It’s good to provide some information on the relationship between two variables on a scatter plot. We can do this by adding a regression line that best fits their relationship. To do this in R, we add a geom called geom_smooth, where we specify the model (method) we want to fit onto our data.

ggplot(df_personality, mapping = aes(x = Extraversion, y = Joy_reaction)) +
  geom_point() +
  scale_y_continuous(name = "Mean Experience of Reaction Joy", breaks = c(1:5)) +
  scale_x_continuous(breaks = c(1:5)) +
  theme_apa() +
  geom_smooth(method = lm, show.legend = FALSE)

`geom_smooth()` using formula = 'y ~ x'

The function geom_smooth fits a model onto our data. When you specify method = lm, this mean that you are fitting a linear regression onto your data. I also set show.legend = FALSE because it create an annoying figure that we don’t need.

Based on what we know from our previous sessions (e.g. Week 7) and earlier in this workshop, do the following:

Run a simple linear regression between Joy_reaction and Extraversion, call this linear model joy_ext
Add the results of this model to your graph using annotate

Code for double-checking the above

Running the linear model:

joy_ext <- lm(Joy_reaction ~ Extraversion, data = df_personality)

summary(joy_ext)


Call:
lm(formula = Joy_reaction ~ Extraversion, data = df_personality)

Residuals:
     Min       1Q   Median       3Q      Max 
-1.18570 -0.39361 -0.01269  0.39017  1.45525 

Coefficients:
             Estimate Std. Error t value Pr(>|t|)    
(Intercept)   1.46794    0.22633   6.486 6.77e-10 ***
Extraversion  0.15775    0.06702   2.354   0.0195 *  
---
Signif. codes:  0 '***' 0.001 '**' 0.01 '*' 0.05 '.' 0.1 ' ' 1

Residual standard error: 0.5595 on 200 degrees of freedom
Multiple R-squared:  0.02696,   Adjusted R-squared:  0.02209 
F-statistic: 5.541 on 1 and 200 DF,  p-value: 0.01955

Based on our earlier plot and our linear regression model, we can see there is a small positive relationship between Extraversion and Joy (reaction) that is statistically significant. Let’s add this information to our plot using the annote() function.

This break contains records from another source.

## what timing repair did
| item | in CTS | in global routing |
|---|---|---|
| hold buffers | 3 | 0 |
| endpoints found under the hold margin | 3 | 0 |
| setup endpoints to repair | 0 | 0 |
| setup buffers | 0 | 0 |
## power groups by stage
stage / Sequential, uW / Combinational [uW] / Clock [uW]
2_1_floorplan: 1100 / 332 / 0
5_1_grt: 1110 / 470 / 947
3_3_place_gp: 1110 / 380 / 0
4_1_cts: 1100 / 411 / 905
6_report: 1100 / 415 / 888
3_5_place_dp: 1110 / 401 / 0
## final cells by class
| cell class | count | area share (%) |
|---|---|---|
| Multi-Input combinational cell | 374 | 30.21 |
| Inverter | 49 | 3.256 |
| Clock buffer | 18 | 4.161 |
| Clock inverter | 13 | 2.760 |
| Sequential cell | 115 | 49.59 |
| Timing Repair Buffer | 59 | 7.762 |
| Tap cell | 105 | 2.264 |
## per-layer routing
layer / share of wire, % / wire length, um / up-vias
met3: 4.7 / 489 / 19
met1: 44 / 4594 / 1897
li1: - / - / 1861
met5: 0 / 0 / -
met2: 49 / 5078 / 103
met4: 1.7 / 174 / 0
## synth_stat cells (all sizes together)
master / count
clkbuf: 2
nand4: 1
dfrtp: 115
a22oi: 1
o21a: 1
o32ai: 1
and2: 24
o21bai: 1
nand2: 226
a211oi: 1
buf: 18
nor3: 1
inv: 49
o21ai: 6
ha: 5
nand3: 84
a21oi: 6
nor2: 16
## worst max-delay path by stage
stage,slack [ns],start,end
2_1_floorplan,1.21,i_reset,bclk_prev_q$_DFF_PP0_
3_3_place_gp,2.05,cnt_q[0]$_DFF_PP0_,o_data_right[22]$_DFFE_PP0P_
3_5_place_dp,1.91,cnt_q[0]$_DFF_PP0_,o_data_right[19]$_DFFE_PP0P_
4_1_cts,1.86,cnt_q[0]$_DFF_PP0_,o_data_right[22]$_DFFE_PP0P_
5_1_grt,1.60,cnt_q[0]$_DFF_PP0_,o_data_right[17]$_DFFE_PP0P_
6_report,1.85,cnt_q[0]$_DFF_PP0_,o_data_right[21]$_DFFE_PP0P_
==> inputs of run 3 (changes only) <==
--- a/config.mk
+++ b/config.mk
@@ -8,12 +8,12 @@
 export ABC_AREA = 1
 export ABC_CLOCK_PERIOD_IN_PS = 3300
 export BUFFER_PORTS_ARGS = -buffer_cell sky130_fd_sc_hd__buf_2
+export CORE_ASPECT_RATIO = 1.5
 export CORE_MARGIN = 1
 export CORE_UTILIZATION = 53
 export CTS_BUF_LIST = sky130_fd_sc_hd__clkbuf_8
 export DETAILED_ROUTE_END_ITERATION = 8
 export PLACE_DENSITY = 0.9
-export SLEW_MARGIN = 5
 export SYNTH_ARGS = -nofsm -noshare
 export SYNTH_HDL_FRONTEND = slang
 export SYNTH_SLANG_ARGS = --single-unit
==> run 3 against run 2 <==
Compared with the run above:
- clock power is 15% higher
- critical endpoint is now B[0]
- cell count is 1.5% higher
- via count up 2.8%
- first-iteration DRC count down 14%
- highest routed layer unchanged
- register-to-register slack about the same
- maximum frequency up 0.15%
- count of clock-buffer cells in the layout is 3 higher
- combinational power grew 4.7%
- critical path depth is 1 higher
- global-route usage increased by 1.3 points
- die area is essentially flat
$ cat src/rtl/pe2ddr_sched.sv
// ============================================================================
// Module      : pe2ddr_sched
// Description : Queued write-back instruction scheduler driving the data
//               gatherer, accumulation buffer and DDR_CH DDR write channels.
// Revision    : 1.0 - initial release
// ============================================================================
`default_nettype none

module pe2ddr_sched #(
    parameter int DDR_CH     = 2,
    parameter int FIFO_DEPTH = 4,
    parameter int INST_W     = 64,
    parameter int DDR_ADDR_W = 32,
    parameter int BURST_W    = 16
) (
    input  logic                         clk,
    input  logic                         rst,
    input  logic [3:0]                   layer_type,
    input  logic [3:0]                   out_ch_seg,
    input  logic [7:0]                   img_width,
    input  logic [INST_W-1:0]            ins,
    input  logic                         ins_valid,
    output logic                         ins_ready,
    output logic                         dg_start,
    input  logic                         dg_done,
    output logic [3:0]                   dg_conf_pix_num,
    output logic [3:0]                   dg_conf_row_num,
    output logic [5:0]                   dg_conf_shift,
    output logic [1:0]                   dg_conf_pe_sel,
    output logic                         ab_start,
    input  logic                         ab_done,
    output logic [1:0]                   ab_conf_trans_type,
    output logic [7:0]                   ab_conf_trans_num,
    output logic [1:0]                   ab_conf_grp_sel,
    output logic [DDR_CH-1:0]            ddr_start,
    input  logic [DDR_CH-1:0]            ddr_done,
    output logic [DDR_CH*DDR_ADDR_W-1:0] ddr_st_addr,
    output logic [DDR_CH*BURST_W-1:0]    ddr_burst,
    output logic [DDR_CH*DDR_ADDR_W-1:0] ddr_step,
    output logic [DDR_CH*BURST_W-1:0]    ddr_burst_num,
    output logic                         busy,
    output logic                         err_opcode,
    output logic [15:0]                  issue_cnt
);

    localparam int c_PTR_W = $clog2(FIFO_DEPTH);
    localparam int c_CH_W  = (DDR_CH > 1) ? $clog2(DDR_CH) : 1;
    // Queue entries keep only the decoded fields: {opcode,buf_id,size,shift,st_addr}
    localparam int c_ENT_W = 56;

    typedef enum logic [1:0] {
        S_IDLE  = 2'd0,
        S_ISSUE = 2'd1,
        S_WAIT  = 2'd2
    } state_t;

    state_t                r_state;
    logic [c_ENT_W-1:0]    r_mem [FIFO_DEPTH];
    logic [c_PTR_W:0]      r_wptr;
    logic [c_PTR_W:0]      r_rptr;
    logic                  r_illegal;
    logic [DDR_CH+1:0]     r_pending;

    logic                  w_empty;
    logic                  w_full;
    logic                  w_push;
    logic                  w_pop;
    logic [c_ENT_W-1:0]    w_ent_in;
    logic [c_ENT_W-1:0]    w_head;

    logic [3:0]            w_opcode;
    logic [5:0]            w_buf_id;
    logic [7:0]            w_size;
    logic [3:0]            w_row;
    logic [3:0]            w_pix;
    logic [5:0]            w_shift;
    logic [c_CH_W-1:0]     w_ch;
    logic [DDR_CH-1:0]     w_ch_oh;
    logic                  w_is_feat;
    logic                  w_is_param;
    logic                  w_is_illegal;
    logic                  w_dg_en;
    logic                  w_ab_en;

    logic [63:0]           w_pix_p1;
    logic [63:0]           w_size_p1;
    logic [63:0]           w_feat_burst;
    logic [63:0]           w_feat_step;
    logic [63:0]           w_prm_len;
    logic [63:0]           w_burst64;
    logic [63:0]           w_step64;
    logic [63:0]           w_bnum64;
    logic [63:0]           w_addr64;

    logic [DDR_CH+1:0]     w_done;
    logic [DDR_CH+1:0]     w_pend_next;
    logic                  w_unused;

    // ------------------------------------------------------------------
    // Instruction queue
    // ------------------------------------------------------------------
    assign w_empty  = (r_wptr == r_rptr);
    assign w_full   = (r_wptr[c_PTR_W] != r_rptr[c_PTR_W]) &&
                      (r_wptr[c_PTR_W-1:0] == r_rptr[c_PTR_W-1:0]);
    assign ins_ready = !w_full && !rst;
    assign w_push   = ins_valid && ins_ready;
    assign w_pop    = (r_state == S_IDLE) && !w_empty;
    assign w_ent_in = {ins[61:52], ins[47:40], ins[37:0]};
    assign w_head   = r_mem[r_rptr[c_PTR_W-1:0]];

    always_ff @(posedge clk) begin
        if (rst) begin
            r_wptr <= '0;
            r_rptr <= '0;
            for (int i = 0; i < FIFO_DEPTH; i++) begin
                r_mem[i] <= '0;
            end
        end else begin
            if (w_push) begin
                r_mem[r_wptr[c_PTR_W-1:0]] <= w_ent_in;
                r_wptr <= r_wptr + 1'b1;
            end
            if (w_pop) begin
                r_rptr <= r_rptr + 1'b1;
            end
        end
    end

    // ------------------------------------------------------------------
    // Decode of the queue head
    // ------------------------------------------------------------------
    assign w_opcode = w_head[55:52];
    assign w_buf_id = w_head[51:46];
    assign w_size   = w_head[45:38];
    assign w_row    = w_head[45:42];
    assign w_pix    = w_head[41:38];
    assign w_shift  = w_head[37:32];

    generate
        if (DDR_CH > 1) begin : g_ch_multi
            assign w_ch = w_buf_id[2 +: c_CH_W];
        end else begin : g_ch_single
            assign w_ch = '0;
        end
    endgenerate

    assign w_ch_oh      = DDR_CH'(1) << w_ch;
    assign w_is_feat    = (w_opcode[3:2] == 2'b00);
    assign w_is_param   = w_opcode[3];
    assign w_is_illegal = (w_opcode[3:2] == 2'b01);
    assign w_dg_en      = (w_opcode == 4'd0);
    assign w_ab_en      = w_is_feat;

    // Wide intermediates keep the products exact before port truncation
    assign w_pix_p1     = {60'd0, w_pix} + 64'd1;
    assign w_size_p1    = {56'd0, w_size} + 64'd1;
    assign w_feat_burst = (w_pix_p1 * {60'd0, out_ch_seg}) << 5;
    assign w_feat_step  = (w_pix_p1 * {56'd0, img_width}) << 5;
    assign w_prm_len    = layer_type[1] ? w_size_p1 : (w_size_p1 << 5);

    assign w_burst64 = w_is_param ? w_prm_len : w_feat_burst;
    assign w_step64  = w_is_param ? w_prm_len : w_feat_step;
    assign w_bnum64  = w_is_param ? (layer_type[0] ? 64'd2 : 64'd0)
                                  : {60'd0, w_row};
    assign w_addr64  = {32'd0, w_head[31:0]};

    assign w_done      = {ddr_done, ab_done, dg_done};
    assign w_pend_next = r_pending & ~w_done;

    assign busy = !w_empty || (r_state != S_IDLE);

    assign w_unused = &{1'b0, ins, layer_type[3:2]};

    // ------------------------------------------------------------------
    // Issue FSM with registered starts and configuration
    // ------------------------------------------------------------------
    always_ff @(posedge clk) begin
        if (rst) begin
            r_state            <= S_IDLE;
            r_illegal          <= 1'b0;
            r_pending          <= '0;
            dg_start           <= 1'b0;
            ab_start           <= 1'b0;
            ddr_start          <= '0;
            dg_conf_pix_num    <= '0;
            dg_conf_row_num    <= '0;
            dg_conf_shift      <= '0;
            dg_conf_pe_sel     <= '0;
            ab_conf_trans_type <= '0;
            ab_conf_trans_num  <= '0;
            ab_conf_grp_sel    <= '0;
            ddr_st_addr        <= '0;
            ddr_burst          <= '0;
            ddr_step           <= '0;
            ddr_burst_num      <= '0;
            err_opcode         <= 1'b0;
            issue_cnt          <= '0;
        end else begin
            dg_start  <= 1'b0;
            ab_start  <= 1'b0;
            ddr_start <= '0;
            case (r_state)
                S_IDLE: begin
                    if (w_pop) begin
                        r_state <= S_ISSUE;
                        if (w_is_illegal) begin
                            r_illegal  <= 1'b1;
                            err_opcode <= 1'b1;
                        end else begin
                            r_illegal <= 1'b0;
                            dg_start  <= w_dg_en;
                            ab_start  <= w_ab_en;
                            ddr_start <= w_ch_oh;
                            if (w_dg_en) begin
                                dg_conf_pix_num <= w_pix;
                                dg_conf_row_num <= w_row;
                                dg_conf_shift   <= w_shift;
                                dg_conf_pe_sel  <= layer_type[0] ? 2'b00 : w_buf_id[1:0];
                            end
                            if (w_ab_en) begin
                                ab_conf_trans_type <= w_opcode[1:0];
                                ab_conf_trans_num  <= w_size;
                                ab_conf_grp_sel    <= w_buf_id[1:0];
                            end
                            for (int c = 0; c < DDR_CH; c++) begin
                                if (w_ch_oh[c]) begin
                                    ddr_st_addr[c*DDR_ADDR_W +: DDR_ADDR_W]  <= w_addr64[DDR_ADDR_W-1:0];
                                    ddr_step[c*DDR_ADDR_W +: DDR_ADDR_W]     <= w_step64[DDR_ADDR_W-1:0];
                                    ddr_burst[c*BURST_W +: BURST_W]          <= w_burst64[BURST_W-1:0];
                                    ddr_burst_num[c*BURST_W +: BURST_W]      <= w_bnum64[BURST_W-1:0];
                                end
                            end
                        end
                    end
                end
                S_ISSUE: begin
                    // An illegal opcode passes through here only to return to IDLE
                    if (r_illegal) begin
                        r_illegal <= 1'b0;
                        r_state   <= S_IDLE;
                    end else begin
                        issue_cnt <= issue_cnt + 16'd1;
                        r_pending <= {ddr_start, ab_start, dg_start};
                        r_state   <= S_WAIT;
                    end
                end
                S_WAIT: begin
                    r_pending <= w_pend_next;
                    if (w_pend_next == '0) begin
                        r_state <= S_IDLE;
                    end
                end
                default: begin
                    r_state <= S_IDLE;
                end
            endcase
        end
    end

endmodule

`default_nettype wire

Adding the results to the graph:

ggplot(df_personality, mapping = aes(x = Extraversion, y = Joy_reaction)) +
  geom_point() +
  scale_y_continuous(name = "Mean Experience of Reaction Joy", breaks = c(1:5)) +
  scale_x_continuous(breaks = c(1:5)) +
  theme_apa() +
  geom_smooth(method = lm, show.legend = F) +
  annotate("text", x = 2.5, y = 3.6,
           label = "F(1, 201) = 5.48, p = .02, R^2 = 0.02")

`geom_smooth()` using formula = 'y ~ x'

While this gets the message across, it is annoying that F, p, and R are not italicised. Additionally, how can we superscript the 2 in R^2? We can use the expression() function inside label. The syntax is a bit clunky, but it will get the job done.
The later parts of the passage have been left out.